Aquellas Semanas Santas
No se podía oír música si no era religiosa. Afortunadamente la música sacra ofrece auténticas maravillas. Y el órgano. Y los coros. De un tiempo a esta parte órganos y coros se han visto relegados en beneficio de espantosos grupos guitarreros
La Semana Santa de mi infancia era una Semana Santa de verdad. Lo contrario a unas vacaciones. La ascendencia andaluza de mi madre imponía sus costumbres. Y el Viernes Santo los seis hijos pequeños, Ignacio, Jaime, el que escribe, Javier, Gonzalo y Álvaro nos vestíamos de luto. Todos con la corbata negra. Salíamos a dar un paseo por el bulevar de Velázquez y mucha gente nos daba el pésame.
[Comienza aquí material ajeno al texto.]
===== config.mk =====
export PLATFORM = sky130hd
export DESIGN_NAME = multicycle_control_unit
export DESIGN_NICKNAME = d
export VERILOG_FILES = /design/src/rtl/ctrl_pkg.sv /design/src/rtl/ctrl_decoder.sv /design/src/rtl/multicycle_control_unit.sv
export SDC_FILE = /design/constraint.sdc
export NUM_CORES = 1
export LEC_CHECK = 0
export CORE_ASPECT_RATIO = 0.6
export CORE_MARGIN = 10
export CORE_UTILIZATION = 39
export CTS_BUF_LIST = sky130_fd_sc_hd__clkbuf_8
export DETAILED_ROUTE_END_ITERATION = 10
export HOLD_SLACK_MARGIN = 0.03
export MAX_ROUTING_LAYER = met4
export PLACE_DENSITY = 0.78
export SLEW_MARGIN = 15
export SYNTH_ARGS = -nofsm -noshare
export SYNTH_HDL_FRONTEND = slang
export SYNTH_SLANG_ARGS = --single-unit

===== constraint.sdc =====
create_clock -name clk -period 1.7 [get_ports clk]
set_input_delay 0.51 -clock clk [delete_from_list [all_inputs] [get_ports clk]]
set_output_delay 0.51 -clock clk [all_outputs]
set_load 0.02 [all_outputs]

===== src/rtl/ctrl_pkg.sv =====
// Purpose: shared opcode, ALU-operation and FSM-state encodings for the multicycle control unit.
// Latency: n/a (constants, types and one combinational helper).
// Backpressure: n/a.
package ctrl_pkg;

  // Register-register opcodes; destination is rd.
  localparam logic [5:0] OP_ADD  = 6'b000000;
  localparam logic [5:0] OP_SUB  = 6'b000001;
  localparam logic [5:0] OP_AND  = 6'b000010;
  localparam logic [5:0] OP_OR   = 6'b000011;
  localparam logic [5:0] OP_XOR  = 6'b000100;
  localparam logic [5:0] OP_SLT  = 6'b000101;

  // Immediate opcodes; destination is rt, operand B is the extended immediate.
  localparam logic [5:0] OP_ADDI = 6'b001000;
  localparam logic [5:0] OP_ANDI = 6'b001100;
  localparam logic [5:0] OP_ORI  = 6'b001101;

  typedef enum logic [2:0] {
    ALU_ADD = 3'd0,
    ALU_SUB = 3'd1,
    ALU_AND = 3'd2,
    ALU_OR  = 3'd3,
    ALU_XOR = 3'd4,
    ALU_SLT = 3'd5
  } alu_op_t;

  typedef enum logic [1:0] {
    ST_IDLE      = 2'd0,
    ST_DECODE    = 2'd1,
    ST_EXECUTE   = 2'd2,
    ST_WRITEBACK = 2'd3
  } state_t;

  // Legal ALU latency range; the counter is sized to hold ALU_LAT_MAX-1.
  localparam int ALU_LAT_MIN = 1;
  localparam int ALU_LAT_MAX = 15;
  localparam int LAT_CNT_W   = 4;

  function automatic logic [31:0] extend_imm(input logic [15:0] imm16, input logic sign_ext);
    return sign_ext ? {{16{imm16[15]}}, imm16} : {16'h0000, imm16};
  endfunction

endpackage


===== src/rtl/ctrl_decoder.sv =====
// Purpose: combinational opcode decoder producing ALU op, destination select, immediate select/extension and legality.
// Latency: 0 cycles (pure combinational).
// Backpressure: none; output follows the opcode input.
// Ports: opcode (6) in; alu_op (3), dest_rt, imm_sel, sign_ext, legal out.
module ctrl_decoder
  import ctrl_pkg::*;
#(
  parameter int ENABLE_IMM = 1
) (
  input  logic [5:0] opcode,
  output alu_op_t    alu_op,
  output logic       dest_rt,
  output logic       imm_sel,
  output logic       sign_ext,
  output logic       legal
);

  localparam logic IMM_ON = (ENABLE_IMM != 0);

  always_comb begin
    alu_op   = ALU_ADD;
    dest_rt  = 1'b0;
    imm_sel  = 1'b0;
    sign_ext = 1'b0;
    legal    = 1'b1;
    case (opcode)
      OP_ADD:  alu_op = ALU_ADD;
      OP_SUB:  alu_op = ALU_SUB;
      OP_AND:  alu_op = ALU_AND;
      OP_OR:   alu_op = ALU_OR;
      OP_XOR:  alu_op = ALU_XOR;
      OP_SLT:  alu_op = ALU_SLT;
      OP_ADDI: begin
        alu_op   = ALU_ADD;
        dest_rt  = 1'b1;
        imm_sel  = 1'b1;
        sign_ext = 1'b1;
        legal    = IMM_ON;
      end
      OP_ANDI: begin
        alu_op  = ALU_AND;
        dest_rt = 1'b1;
        imm_sel = 1'b1;
        legal   = IMM_ON;
      end
      OP_ORI: begin
        alu_op  = ALU_OR;
        dest_rt = 1'b1;
        imm_sel = 1'b1;
        legal   = IMM_ON;
      end
      default: legal = 1'b0;
    endcase

    // A disabled I-type opcode is reported like any other illegal one,
    // so none of its opcode-specific fields should leak out.
    if (!legal) begin
      alu_op   = ALU_ADD;
      dest_rt  = 1'b0;
      imm_sel  = 1'b0;
      sign_ext = 1'b0;
    end
  end

endmodule


===== src/rtl/multicycle_control_unit.sv =====
// Purpose: multicycle control unit; accepts one instruction, decodes it, drives the ALU for ALU_LAT cycles, then writes back.
// Latency: accept at edge T -> DECODE T+1, EXECUTE T+2..T+1+ALU_LAT, WRITEBACK (we) T+2+ALU_LAT; illegal pulses at T+1.
// Backpressure: instr_ready high only in IDLE or WRITEBACK; a held instr_valid is taken in WRITEBACK for back-to-back issue.
// Ports: clk, rst (sync, active high); instr_valid/instruction/instr_ready handshake;
//        alu_enable, alu_op, rs_addr, rt_addr, addr, imm_sel, imm, we, illegal, busy outputs.
module multicycle_control_unit
  import ctrl_pkg::*;
#(
  parameter int ALU_LAT    = 1,
  parameter int ENABLE_IMM = 1
) (
  input  logic        clk,
  input  logic        rst,
  input  logic        instr_valid,
  input  logic [31:0] instruction,
  output logic        instr_ready,
  output logic        alu_enable,
  output logic [2:0]  alu_op,
  output logic [4:0]  rs_addr,
  output logic [4:0]  rt_addr,
  output logic [4:0]  addr,
  output logic        imm_sel,
  output logic [31:0] imm,
  output logic        we,
  output logic        illegal,
  output logic        busy
);

  if (ALU_LAT < ALU_LAT_MIN || ALU_LAT > ALU_LAT_MAX) begin : g_bad_alu_lat
    $error("multicycle_control_unit: ALU_LAT out of range 1..15");
  end

  localparam logic [LAT_CNT_W-1:0] LAT_LOAD = LAT_CNT_W'(ALU_LAT - 1);

  state_t                 state;
  logic [LAT_CNT_W-1:0]   lat_cnt;
  logic                   legal_q;
  logic                   accept;

  alu_op_t                dec_alu_op;
  logic                   dec_dest_rt;
  logic                   dec_imm_sel;
  logic                   dec_sign_ext;
  logic                   dec_legal;

  // Decoding the incoming word at the accept edge lets every decoded field
  // be registered and visible during the DECODE cycle itself.
  ctrl_decoder #(
    .ENABLE_IMM (ENABLE_IMM)
  ) u_decoder (
    .opcode   (instruction[31:26]),
    .alu_op   (dec_alu_op),
    .dest_rt  (dec_dest_rt),
    .imm_sel  (dec_imm_sel),
    .sign_ext (dec_sign_ext),
    .legal    (dec_legal)
  );

  assign instr_ready = (state == ST_IDLE) || (state == ST_WRITEBACK);
  assign accept      = instr_valid && instr_ready;
  assign busy        = (state != ST_IDLE);

  always_ff @(posedge clk) begin
    if (rst) begin
      state      <= ST_IDLE;
      lat_cnt    <= '0;
      legal_q    <= 1'b0;
      alu_enable <= 1'b0;
      alu_op     <= '0;
      rs_addr    <= '0;
      rt_addr    <= '0;
      addr       <= '0;
      imm_sel    <= 1'b0;
      imm        <= '0;
      we         <= 1'b0;
      illegal    <= 1'b0;
    end else begin
      illegal <= 1'b0;

      case (state)
        ST_IDLE: begin
          if (instr_valid) state <= ST_DECODE;
        end
        ST_DECODE: begin
          if (legal_q) begin
            lat_cnt    <= LAT_LOAD;
            alu_enable <= 1'b1;
            state      <= ST_EXECUTE;
          end else begin
            state <= ST_IDLE;
          end
        end
        ST_EXECUTE: begin
          if (lat_cnt == '0) begin
            alu_enable <= 1'b0;
            // Register 0 is hard-wired; never write it.
            we         <= (addr != 5'd0);
            state      <= ST_WRITEBACK;
          end else begin
            lat_cnt <= lat_cnt - 1'b1;
          end
        end
        ST_WRITEBACK: begin
          we    <= 1'b0;
          state <= instr_valid ? ST_DECODE : ST_IDLE;
        end
        default: state <= ST_IDLE;
      endcase

      if (accept) begin
        legal_q <= dec_legal;
        illegal <= !dec_legal;
        alu_op  <= dec_alu_op;
        rs_addr <= instruction[25:21];
        rt_addr <= instruction[20:16];
        addr    <= dec_dest_rt ? instruction[20:16] : instruction[15:11];
        imm_sel <= dec_imm_sel;
        imm     <= extend_imm(instruction[15:0], dec_sign_ext);
      end
    end
  end

endmodule


# Yosys cells after proc, flatten, opt, wreduce, memory -nomap -nowiden

Cells that the tools add are included.

Register bits: 61
Input bits: 35
Output and inout bits: 56
Logic and storage cells: 70

Add/subtract/negate cells: 1
Equality and inequality tests: 15
Multiplexer cells: 22
Bitwise gates (word level): 1
Reduce and logical (&&, ||, !) cells: 19

Operators by type and width:

| cell                | count |
|---|---|
| $mux 32             | 1 |
| $eq 6x4->1 const B  | 3 |
| $pmux 3 s5          | 1 |
| $eq 6x2->1 const B  | 2 |
| $eq 6x3->1 const B  | 2 |
| $mux 1              | 9 |
| $reduce_or 9->1     | 1 |
| $mux 4              | 2 |
| $ne 2x2->1 const B  | 4 |
| $pmux 2 s4          | 1 |
| $pmux 4 s2          | 1 |
| $eq 6x1->1 const B  | 1 |
| $logic_not 6->1     | 1 |
| $mux 2              | 3 |
| $reduce_and 3->1    | 2 |
| $reduce_bool 2->1   | 3 |
| $reduce_or 2->1     | 3 |
| $mux 5              | 1 |
| $reduce_bool 5->1   | 1 |
| $eq 2x2->1 const B  | 2 |
| $logic_not 4->1     | 1 |
| $pmux 1 s2          | 2 |
| $reduce_and 2->1    | 2 |
| $sub 4x1->4 const B | 1 |
| other kinds (8)     | 8 |

# Longest topological paths before layout

Gate-level depths: netlist (run 1).

Depth after elaboration: 5
Depth in mapped cells: 7
Mapped depth without buffers: 6

# By module

From an unflattened synthesis (run 1), not the netlist that was laid out.

Cell total of the unflattened synthesis: 265
Area total of the unflattened synthesis: 2153.3 um^2

Modules (own cells, without submodules):

| module                  | times used | cells each | area an instance (um^2) | sequential area each (um^2) |
|---|---|---|---|---|
| multicycle_control_unit | 1          | 248        | 2025.7                  | 920.9 |
| ctrl_decoder            | 1          | 17         | 127.6                   | 0.0 |

# Worst setup path after synthesis (run 1)

Ideal clock, no wire load.

Kind: register -> register
Start: reg state[0]
End: reg lat_cnt[1]
Setup time: 65 ps
Arrival time: 1532 ps
Data required time: 1635 ps
Path slack: 103 ps
Cell stages (with the launch flop): 7
Path buffers: 0
Clock period less this slack: 1597 ps
Path through: dfxtp_1 -> inv_1 -> ha_1 -> nor4bb_4 -> or4_1 -> o21a_1 -> nor2_1

Word-level cells in the longest chain between the ends: 3
Elaborated cells between the ends (all ways): 7
Classes of those cells: 4 x eq/ne; 1 x mux; 2 x reduce/logical

Ends and longest elaborated chain:

| item                                                      | line                           | RTL |
|---|---|---|
| start, declared                                           | multicycle_control_unit.sv:35  | `state_t state;` |
| start signal, assigned                                    | multicycle_control_unit.sv:105 | `state <= instr_valid ? ST_DECODE : ST_IDLE;` |
| $eq 2x2->1 or $eq 2x1->1 (tied branches)                  | multicycle_control_unit.sv:80  | `case (state)` |
| $ne 2x2->1 (no line) or $reduce_bool 2->1 (tied branches) | n/a                            |  |
| $reduce_and 3->1 (no line)                                | n/a                            |  |
| end signal, assigned                                      | multicycle_control_unit.sv:100 | `lat_cnt <= lat_cnt - 1'b1;` |
| end, declared                                             | multicycle_control_unit.sv:36  | `logic [LAT_CNT_W-1:0] lat_cnt;` |

Several ways; a longest one is shown, not always the timed one.
A chain may end at the register's enable or synchronous reset.

==> results of run 1 <==
cell families (layout without fill, tap and decap cells):
| logic type | Yosys count | count (layout) |
|---|---|---|
| simple gates | 97 | 97 |
| compound gates | 57 | 57 |
| flops | 46 | 46 |
| buf+inv | 36 | 134 |
| fa+ha+maj | 7 | 7 |
| mux | 5 | 5 |
| xor+xnor | 2 | 2 |
Yosys cell counts (2+ instances only):
cell type and number:
buf_4 15, buf_1 2, xnor2_1 2, dfxtp_1 46
o21a_1 3, nor2b_1 4, clkbuf_1 7, mux2i_1 5
nand4_1 2, nor3_1 4, buf_2 4, a21oi_1 36
nand2_1 58, a211oi_1 5, nand2b_1 2, ha_1 7
o21ai_0 4, nor2_1 14, or4_1 3, inv_1 8
power breakdown:
group	switching, W	internal [W]	total (W)
Combinational	0.000371	0.000339	0.000710
Sequential	0.0000522	0.00116	0.00121
Clock	0.000397	0.000297	0.000694
metrics by stage:
stage,area [sq um],cells,util [%],hold WS (ns),power (W)
finish,3250,414,63.6,0.457,0.00261
global route,3250,414,63.6,0.472,0.00275
CTS,3200,414,62.7,0.458,0.00260
detailed placement,3160,406,61.9,0.448,0.00196
global placement,3160,406,61.9,0.441,0.00195
floorplan,2080,250,-,0.445,0.00157
worst max path at each step:
| stage | startpoint | to | slack, ns | depth (start not counted) |
|---|---|---|---|---|
| detailed placement | instruction[31] | addr[3] | -0.47 | 6 |
| finish | imm[30] | imm[21] | 0.03 | 2 |
| CTS | state[0] | instr_ready | 0.002 | 4 |
| global placement | instruction[31] | addr[3] | -0.27 | 6 |
| floorplan | state[0] | lat_cnt[1] | 0.10 | 6 |
| global route | imm[30] | imm[21] | -0.04 | 2 |
worst max-delay path: cells and delay by family, from the launching register on:
family	cells	cell delay [ns]
buf+inv	2	0.48
flops	1	0.38
layout make-up:
cell class	instances	area, sq um	area share (%)
timing repair buffer	118	1080	33.4
multi-input combinational	168	1030	31.8
sequential	46	923	28.4
tap	66	82.6	2.54
clock buffer	5	68.8	2.12
inverter	8	30.0	0.925
clock inverter	3	25.0	0.771
sequential cells by signal, summed over array words and instances, names as in the netlist, 3 cells and up, named ones only:
| signal | cells |
|---|---|
| imm | 17 |
| alu_op | 3 |
| rs_addr | 5 |
| addr | 5 |
| rt_addr | 5 |
| lat_cnt | 4 |
metal layers:
metal | part of all wire, % | routed length [um] | global-route usage [%]
met3 | 11 | 763 | 8.25
met4 | 1.1 | 76 | 3.12
met5 | 0 | 0 | -
met2 | 45 | 3020 | 21.9
met1 | 42 | 2830 | 17.1
placed cells by master (no fill, tap or decap), drive strengths merged, types with 2 or more instances in the layout:
cell type | netlist | layout
nand3 | 2 | 2
ha | 7 | 7
nand4 | 2 | 2
o21a | 3 | 3
nor4b | 2 | 2
nand2b | 2 | 2
dlygate4sd2 | 0 | 52
dfxtp | 46 | 46
inv | 8 | 9
xnor2 | 2 | 2
clkbuf | 7 | 6
a2bb2oi | 2 | 2
nor3 | 4 | 4
mux2i | 5 | 5
nor2 | 14 | 14
clkdlybuf4s50 | 0 | 34
or4 | 3 | 3
a211oi | 5 | 5
o21ai | 4 | 4
buf | 21 | 30
nand2 | 58 | 58
nor2b | 4 | 4
a21oi | 36 | 36
timing repair:
action                                  4_1_cts  5_1_grt
endpoints found under the setup margin       62       23
endpoints found under the hold margin         0        0
gates resized for setup                      69       14
pin swaps                                     0        5
buffers inserted                              0        1
==> qor.csv, run 1 <==
metric,value,unit
status,finished clean,
drt wl/cell,16.2,um
Synthesized Nets,292,
DIE AREA,8740,sq um
via-per-instance ratio,4.95,
DP Worst Slack,-0.469,ns
Worst EP required,1.19,ns
Max Cap Viol,0,
Fin Setup TNS,0,ns
CTS buffer count,5,
period utilization,98.0,%
crit-path max FO,16,
post-synthesis average cell area,8.31,sq um
CP Cell Sequence,buf_12 > dlygate4sd2_1,
Post-Route Skew,0.00825,ns
TritonRoute pass-1 iters,4,
Most used DFF post-synth,dfxtp_1,
IO Pins,91,
Compound-Gate Fraction of Synth Area,16.5,%
TritonCTS clock tree,yes,
post-synthesis cell count,250,
Max Freq,600,MHz
die height,76.5,um
global placer's final weighted congestion,0.849,
Crit-path slowest cell,dfxtp_1,
slowest cell delay on critical path,0.38,ns
Max clock buf depth,2,
Worst Hold Class,reg2reg,
clock root buffer,clkbuf_8,
Layout fillers,479,
critical path class,reg2out,
final setup fails,0,
largest net degree at the start of global routing,41,
PwrDens,804,nW/um^2
final WL,6.69,mm
largest family of logic cells by synthesized area,simple AND/OR/NAND/NOR gates,
Starting DRT DRC Count,57,
port bufs,90,
Slew HR,67.8,%
Final Max Tran Viols,0,
HPWL Detailed,5.12,mm
adder-cell area share of the yosys netlist,4.21,%
startpoint types,register,
FF-to-FF path depth,7,
crit end category,output pin,
vias in the first global route,2054,
Hold Path Origin,imm[10],
die width,114,um
clock sink count,46,
Pleak,1.51,nW
Reg2Reg Setup Slack,0.08,ns
Post-synth EDFFs,0,
antenna-violating nets left,0,
core footprint,5100,sq um
Area growth syn-to-layout,56.2,%
Via Count,2048,
post-synthesis xor/xnor area fraction,0.843,%
register area share after synthesis,44.3,%
Final WS setup,0.0335,ns
n_diodes,0,
Hold EP,imm[10],
# DRC,0,
htree depth,2,
number of core rows,20,
"top cells by area, synth","dfxtp_1 44%, nand2_1 10%, a21oi_1 8.7%, buf_4 5.4%, ha_1 4.2%",
initial antenna violation count,0,
share of cells above drive strength 1,17.0,%
Max IR drop VDD,0.000474,V
Post-Syn Area,2080,sq um
RR Startpoint,state[0],
worst r2r dst,lat_cnt[1],
GRT overflow,0,
GRT Util Overall,14.8,%
multiplexer area fraction after synthesis,2.41,%
leading area contributor after synthesis,dfxtp_1,
#FFs+latches synth,46,
post-synthesis cell type count,39,
asr flop ratio synth,0,%
Final nets,389,
clock latency on the worst-skew pair,0.30,ns
worst-margin pin slew,0.482,ns
crit path time final,1.67,ns
Initial Util,40.7,%
Hold Path Cell Cnt,2,
YS warnings,0,
Synth Area in Simple Gates,22.3,%
unrepaired setup endpoints after global routing,yes,
Synth top area share,44.3,%
# hold bufs at CTS,0,
Critical Path AT,1.16,ns
Fin. Hold Viols,0,
Worst-path clk slew,0.09,ns
first-pass GRT wire length,10.3,mm
Power figures use the tool's default switching activity.
==> inputs of run 2 (changes only) <==
- CTS_CLUSTER_DIAMETER: not set -> 150
- GPL_TIMING_DRIVEN: not set -> 0
==> qor.csv, run 2 (same netlist as run 1, synthesis figures left out) <==
metric,value,unit,change
PwrDens,830,nW/um^2,+3.2%
worst r2r dst,lat_cnt[0],,
FF-to-FF path depth,7,,unchanged
power share of the combinational group,23.9,%,-3.3 points
Worst-path clk slew,0.09,ns,about the same
crit end category,output pin,,
htree depth,2,,unchanged
Top reg by flops,imm,,
Via Count,2056,,+0.39%
global placer's final weighted congestion,0.780,,-8.1%
drt wl/cell,16.0,um,-0.97%
largest net degree at the start of global routing,18,,-56%
clock root buffer,clkbuf_8,,
Max IR drop VDD,0.000535,V,+13%
max FFs per register,17,,unchanged
grt met2 use,20.2,%,-1.7 points
Critical Path AT,1.17,ns,about the same
TritonCTS clock tree,yes,,
initial antenna violation count,0,,unchanged
vias in the first global route,2040,,-0.68%
clock sink count,46,,unchanged
Hold WS,0.453,ns,-0.00390 ns
GRT Util Overall,15.0,%,+0.28 points
Most Crowded Layer GR,met2,,
sw power,0.000795,W,-3.1%
antenna-violating nets left,0,,unchanged
clock latency on the worst-skew pair,0.29,ns,about the same
Final Max Tran Viols,0,,unchanged
die height,76.5,um,unchanged
Post-Route Skew,0.00463,ns,-0.00362 ns
Fin Setup TNS,0,ns,unchanged
first-pass GRT wire length,10.5,mm,+2.8%
Clk pwr share,30.7,%,+4.1 points
HPWL Detailed,5.13,mm,+0.28%
crit path to,instr_ready,,
Starting DRT DRC Count,76,,+33%
Worst Hold Class,reg2reg,,
Sw Ratio,29.9,%,-1.5 points
TritonRoute pass-1 iters,4,,unchanged
Pleak,1.51,nW,about the same
critical path class,reg2out,,
met3 Track Usage GR,7.08,%,-1.2 points
met1 Use GR,20.0,%,+3.0 points
IO Pins,91,,unchanged
status,finished clean,,
Max clock buf depth,2,,unchanged
number of core rows,20,,unchanged
register share of total power,45.4,%,-0.9 points
Worst EP required,1.19,ns,about the same
Pint,0.00186,W,+4.0%
"most common cell after layout, fill and taps aside",nand2_1,,
Max Freq,594,MHz,-1.0%
# DRC,0,,unchanged
share of cells above drive strength 1,21.8,%,+4.9 points
port bufs,89,,-1.1%
Slew HR,64.4,%,-3.5 points
worst-margin pin slew,0.535,ns,+0.0530 ns
Area growth syn-to-layout,54.0,%,
crit-path max FO,4,,-12
die width,114,um,unchanged
core footprint,5100,sq um,unchanged
DIE AREA,8740,sq um,unchanged
crit path time final,1.68,ns,+0.0176 ns
Layout fillers,481,,+0.42%
period utilization,99.1,%,+1.0 points
final setup fails,0,,unchanged
Final nets,394,,+1.3%
# hold bufs at CTS,0,,unchanged
"Power, Total",0.00266,W,+1.7%
Max Cap Viol,0,,unchanged
Hold Path Origin,imm[4],,
startpoint types,register,,
Reg2Reg Setup Slack,0.07,ns,about the same
CTS buffer count,5,,unchanged
Initial Util,40.7,%,unchanged
n_diodes,0,,unchanged
via-per-instance ratio,4.91,,-0.81%
"commonest cells after routing, fill and taps aside","58 x nand2_1, 41 x dfxtp_1, 39 x dlygate4sd2_1, 36 x a21oi_1, 30 x clkdlybuf4s50_1",,
Hold Path Cell Cnt,2,,unchanged
Fin. Hold Viols,0,,unchanged
RR Startpoint,state[0],,
final WL,6.71,mm,+0.22%
GRT overflow,0,,unchanged
==> run 2: cell types whose count changed in the layout (fill, tap and decap cells not counted), sizes merged <==
| cell | change |
|---|---|
| clkinvlp | -1 |
| clkinv | +1 |
| clkdlybuf4s50 | -4 |
| clkdlybuf4s15 | +1 |
| dlymetal6s2s | +3 |
| dlygate4sd2 | -13 |
| inv | -1 |
| clkbuf | +14 |
| buf | +4 |
| bufinv | +1 |
==> run 2: critical path, stage by stage, from the launching register on <==
cell and delay [ns]:
dfxtp_4 0.39, inv_4 0.06, ha_4 0.27, inv_2 0.03, buf_6 0.12
==> run 2: how the worst min path moves through the flow <==
| stage | endpoint | slack (ns) |
|---|---|---|
| 5_1_grt | imm[8] | 0.47 |
| 4_1_cts | imm[8] | 0.45 |
| 2_1_floorplan | legal_q | 0.45 |
| 3_5_place_dp | imm[4] | 0.45 |
| 3_3_place_gp | imm[13] | 0.44 |
| 6_report | imm[4] | 0.45 |
==> run 2: per-layer routing <==
metal	part of all wire (%)	vias to the layer above
met4	0.51	0
met3	11	4
met5	0	-
met1	47	931
met2	41	89
li1	-	1032
==> run 2: metrics by stage <==
step	cells	utilization, %	instance area (sq um)	setup slack, ns
after floorplan	250	-	2080	0.103
after global placement	405	59.8	3050	-0.548
after detailed placement	405	59.8	3050	-0.579
after CTS	413	61.9	3160	0.00334
after global routing	419	62.7	3200	-0.0179
final	419	62.7	3200	0.0159
==> run 2: final cells by class <==
cell class	count	area [sq um]	area share [%]
multi-input cells	168	1020	31.9
inverters	8	35.0	1.09
flip-flops and latches	46	935	29.2
plain buffers	27	169	5.28
repair buffers	96	851	26.6
well taps	66	82.6	2.58
clock buffers	5	68.8	2.15
clock inverters	3	40.0	1.25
Por la tarde, nos reuníamos en torno al aparato de radio para oír las Siete Palabras del padre Laburu, jesuita y médico, de una eficacia en la oratoria homilíaca espectacular. Como buen médico, el padre Laburu explicaba pormenorizadamente la evolución de la agonía de Jesús, y resultaba de una belleza angustiosa, porque vivía en cada una de sus palabras la muerte de Nuestro Señor. En Televisión Española, hablaba el padre del Opus Dei Jesús Urteaga, recitaba sus poemas de la Pasión el jesuita Padre Cué, y se emitían las películas Balarrasa o Rey de Reyes. El actor que interpretaba a Jesús de Nazaret era Jeffrey Hunter, y lo hacía muy bien. Pero restaba autenticidad una María Magdalena que era Carmen Sevilla, que en el doblaje mantenía, en aquellos tiempos, su acento andaluz y la tradicional sobreactuación del cine español. Oficios en los Carmelitas de Ayala, con entrada por Velázquez. El padre Joaquín Guasp, el prior, acompañado de dos sacerdotes a los que llamábamos El Cejas y el Zópaz, al primero por su inconmensurable entrecejo y al segundo por su imposibilidad de pronunciar la «s». «Ze ruega a laz madrez que hayan venido acompañadaz de hijos y bebéz que procuren que permanezcan calladitoz y no den la tabarra».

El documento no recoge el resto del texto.